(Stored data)
::::::::::

===== src/rtl/cpu_wb_ctrl.sv =====
// Writeback controller: merges ALU results and load responses onto the
// register-file write port and tracks registers with loads in flight.
module cpu_wb_ctrl
    import cpu_wb_pkg::*;
#(
    parameter int XLEN       = CPU_XLEN,
    parameter int IDX_W      = CPU_GREGIDX_WIDTH,
    parameter int FIFO_DEPTH = 2
) (
    input  logic             clk,
    input  logic             reset_n,
    input  logic             alu_valid,
    output logic             alu_ready,
    input  logic [IDX_W-1:0] alu_rd_idx,
    input  logic [XLEN-1:0]  alu_dat,
    input  logic             lsu_issue,
    input  logic [IDX_W-1:0] lsu_issue_rd,
    input  logic             lsu_valid,
    output logic             lsu_ready,
    input  logic [IDX_W-1:0] lsu_rd_idx,
    input  logic [2:0]       lsu_funct3,
    input  logic [1:0]       lsu_addr_lo,
    input  logic [XLEN-1:0]  lsu_rdata,
    input  logic             wb_hold,
    input  logic [IDX_W-1:0] rs1_idx,
    input  logic [IDX_W-1:0] rs2_idx,
    output logic             rs1_busy,
    output logic             rs2_busy,
    output logic             rd_wen,
    output logic [IDX_W-1:0] rd_idx,
    output logic [XLEN-1:0]  rd_dat
);

    localparam int CW   = $clog2(FIFO_DEPTH) + 1;
    localparam int NREG = 1 << IDX_W;
    localparam int EW   = IDX_W + XLEN;

    logic [7:0]       ld_b;
    logic [15:0]      ld_h;
    logic [XLEN-1:0]  ld_ext;
    logic             lsu_acc;
    logic             fifo_push;
    logic             fifo_pop;
    logic             fifo_empty;
    logic [EW-1:0]    fifo_head;
    logic [CW-1:0]    fifo_count;
    wb_src_e          src;
    logic [IDX_W-1:0] wr_idx;
    logic [XLEN-1:0]  wr_dat;
    logic             rd_ld_q;
    logic [NREG-1:0]  busy_q;
    logic [NREG-1:0]  busy_nxt;

    assign ld_b = lsu_rdata[{lsu_addr_lo, 3'b000} +: 8];
    assign ld_h = lsu_rdata[{lsu_addr_lo[1], 4'b0000} +: 16];

    // Align and extend load data as it is accepted.
    always_comb begin
        ld_ext = lsu_rdata;
        case (lsu_funct3)
            CPU_LD_LB:  ld_ext = {{(XLEN-8){ld_b[7]}}, ld_b};
            CPU_LD_LH:  ld_ext = {{(XLEN-16){ld_h[15]}}, ld_h};
            CPU_LD_LBU: ld_ext = {{(XLEN-8){1'b0}}, ld_b};
            CPU_LD_LHU: ld_ext = {{(XLEN-16){1'b0}}, ld_h};
            default:    ld_ext = lsu_rdata;
        endcase
    end

    assign alu_ready  = !wb_hold;
    assign fifo_empty = (fifo_count == '0);
    assign lsu_ready  = (fifo_count < CW'(FIFO_DEPTH));
    assign lsu_acc    = lsu_valid && lsu_ready;

    // Pick this cycle's write source: ALU, then buffered loads, then bypass.
    always_comb begin
        src = SRC_NONE;
        if (!wb_hold) begin
            if (alu_valid)        src = SRC_ALU;
            else if (!fifo_empty) src = SRC_FIFO;
            else if (lsu_acc)     src = SRC_BYP;
        end
    end

    assign fifo_pop  = (src == SRC_FIFO);
    assign fifo_push = lsu_acc && (src != SRC_BYP);

    // Mux the selected result onto the write bus.
    always_comb begin
        wr_idx = '0;
        wr_dat = '0;
        unique case (1'b1)
            (src == SRC_ALU): begin
                wr_idx = alu_rd_idx;
                wr_dat = alu_dat;
            end
            (src == SRC_FIFO): begin
                wr_idx = fifo_head[EW-1:XLEN];
                wr_dat = fifo_head[XLEN-1:0];
            end
            (src == SRC_BYP): begin
                wr_idx = lsu_rd_idx;
                wr_dat = ld_ext;
            end
            default: ;
        endcase
    end

    cpu_wb_fifo #(
        .W     (EW),
        .DEPTH (FIFO_DEPTH),
        .CW    (CW)
    ) u_fifo (
        .clk      (clk),
        .reset_n  (reset_n),
        .push     (fifo_push),
        .push_dat ({lsu_rd_idx, ld_ext}),
        .pop      (fifo_pop),
        .head     (fifo_head),
        .count    (fifo_count)
    );

    // Register the write port; x0 writes retire silently.
    always_ff @(posedge clk or negedge reset_n) begin
        if (!reset_n) begin
            rd_wen  <= 1'b0;
            rd_idx  <= '0;
            rd_dat  <= '0;
            rd_ld_q <= 1'b0;
        end else begin
            rd_wen  <= (src != SRC_NONE) && (wr_idx != '0);
            rd_ld_q <= (src == SRC_FIFO) || (src == SRC_BYP);
            if (src != SRC_NONE) begin
                rd_idx <= wr_idx;
                rd_dat <= wr_dat;
            end
        end
    end

    // Scoreboard update: clear on load writeback, set on issue (set wins).
    always_comb begin
        busy_nxt = busy_q;
        if (rd_wen && rd_ld_q) busy_nxt[rd_idx] = 1'b0;
        if (lsu_issue && (lsu_issue_rd != '0)) busy_nxt[lsu_issue_rd] = 1'b1;
        busy_nxt[0] = 1'b0;
    end

    // Scoreboard state.
    always_ff @(posedge clk or negedge reset_n) begin
        if (!reset_n) busy_q <= '0;
        else          busy_q <= busy_nxt;
    end

    assign rs1_busy = busy_q[rs1_idx];
    assign rs2_busy = busy_q[rs2_idx];

endmodule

::::::::::

▸ ASSIGNED TASK
Please transcribe all of the entries precisely.

▸ SOLUTION
===== src/rtl/cpu_wb_ctrl.sv =====
// Writeback controller: merges ALU results and load responses onto the
// register-file write port and tracks registers with loads in flight.
module cpu_wb_ctrl
    import cpu_wb_pkg::*;
#(
    parameter int XLEN       = CPU_XLEN,
    parameter int IDX_W      = CPU_GREGIDX_WIDTH,
    parameter int FIFO_DEPTH = 2
) (
    input  logic             clk,
    input  logic             reset_n,
    input  logic             alu_valid,
    output logic             alu_ready,
    input  logic [IDX_W-1:0] alu_rd_idx,
    input  logic [XLEN-1:0]  alu_dat,
    input  logic             lsu_issue,
    input  logic [IDX_W-1:0] lsu_issue_rd,
    input  logic             lsu_valid,
    output logic             lsu_ready,
    input  logic [IDX_W-1:0] lsu_rd_idx,
    input  logic [2:0]       lsu_funct3,
    input  logic [1:0]       lsu_addr_lo,
    input  logic [XLEN-1:0]  lsu_rdata,
    input  logic             wb_hold,
    input  logic [IDX_W-1:0] rs1_idx,
    input  logic [IDX_W-1:0] rs2_idx,
    output logic             rs1_busy,
    output logic             rs2_busy,
    output logic             rd_wen,
    output logic [IDX_W-1:0] rd_idx,
    output logic [XLEN-1:0]  rd_dat
);

    localparam int CW   = $clog2(FIFO_DEPTH) + 1;
    localparam int NREG = 1 << IDX_W;
    localparam int EW   = IDX_W + XLEN;

    logic [7:0]       ld_b;
    logic [15:0]      ld_h;
    logic [XLEN-1:0]  ld_ext;
    logic             lsu_acc;
    logic             fifo_push;
    logic             fifo_pop;
    logic             fifo_empty;
    logic [EW-1:0]    fifo_head;
    logic [CW-1:0]    fifo_count;
    wb_src_e          src;
    logic [IDX_W-1:0] wr_idx;
    logic [XLEN-1:0]  wr_dat;
    logic             rd_ld_q;
    logic [NREG-1:0]  busy_q;
    logic [NREG-1:0]  busy_nxt;

    assign ld_b = lsu_rdata[{lsu_addr_lo, 3'b000} +: 8];
    assign ld_h = lsu_rdata[{lsu_addr_lo[1], 4'b0000} +: 16];

    // Align and extend load data as it is accepted.
    always_comb begin
        ld_ext = lsu_rdata;
        case (lsu_funct3)
            CPU_LD_LB:  ld_ext = {{(XLEN-8){ld_b[7]}}, ld_b};
            CPU_LD_LH:  ld_ext = {{(XLEN-16){ld_h[15]}}, ld_h};
            CPU_LD_LBU: ld_ext = {{(XLEN-8){1'b0}}, ld_b};
            CPU_LD_LHU: ld_ext = {{(XLEN-16){1'b0}}, ld_h};
            default:    ld_ext = lsu_rdata;
        endcase
    end

    assign alu_ready  = !wb_hold;
    assign fifo_empty = (fifo_count == '0);
    assign lsu_ready  = (fifo_count < CW'(FIFO_DEPTH));
    assign lsu_acc    = lsu_valid && lsu_ready;

    // Pick this cycle's write source: ALU, then buffered loads, then bypass.
    always_comb begin
        src = SRC_NONE;
        if (!wb_hold) begin
            if (alu_valid)        src = SRC_ALU;
            else if (!fifo_empty) src = SRC_FIFO;
            else if (lsu_acc)     src = SRC_BYP;
        end
    end

    assign fifo_pop  = (src == SRC_FIFO);
    assign fifo_push = lsu_acc && (src != SRC_BYP);

    // Mux the selected result onto the write bus.
    always_comb begin
        wr_idx = '0;
        wr_dat = '0;
        unique case (1'b1)
            (src == SRC_ALU): begin
                wr_idx = alu_rd_idx;
                wr_dat = alu_dat;
            end
            (src == SRC_FIFO): begin
                wr_idx = fifo_head[EW-1:XLEN];
                wr_dat = fifo_head[XLEN-1:0];
            end
            (src == SRC_BYP): begin
                wr_idx = lsu_rd_idx;
                wr_dat = ld_ext;
            end
            default: ;
        endcase
    end

    cpu_wb_fifo #(
        .W     (EW),
        .DEPTH (FIFO_DEPTH),
        .CW    (CW)
    ) u_fifo (
        .clk      (clk),
        .reset_n  (reset_n),
        .push     (fifo_push),
        .push_dat ({lsu_rd_idx, ld_ext}),
        .pop      (fifo_pop),
        .head     (fifo_head),
        .count    (fifo_count)
    );

    // Register the write port; x0 writes retire silently.
    always_ff @(posedge clk or negedge reset_n) begin
        if (!reset_n) begin
            rd_wen  <= 1'b0;
            rd_idx  <= '0;
            rd_dat  <= '0;
            rd_ld_q <= 1'b0;
        end else begin
            rd_wen  <= (src != SRC_NONE) && (wr_idx != '0);
            rd_ld_q <= (src == SRC_FIFO) || (src == SRC_BYP);
            if (src != SRC_NONE) begin
                rd_idx <= wr_idx;
                rd_dat <= wr_dat;
            end
        end
    end

    // Scoreboard update: clear on load writeback, set on issue (set wins).
    always_comb begin
        busy_nxt = busy_q;
        if (rd_wen && rd_ld_q) busy_nxt[rd_idx] = 1'b0;
        if (lsu_issue && (lsu_issue_rd != '0)) busy_nxt[lsu_issue_rd] = 1'b1;
        busy_nxt[0] = 1'b0;
    end

    // Scoreboard state.
    always_ff @(posedge clk or negedge reset_n) begin
        if (!reset_n) busy_q <= '0;
        else          busy_q <= busy_nxt;
    end

    assign rs1_busy = busy_q[rs1_idx];
    assign rs2_busy = busy_q[rs2_idx];

endmodule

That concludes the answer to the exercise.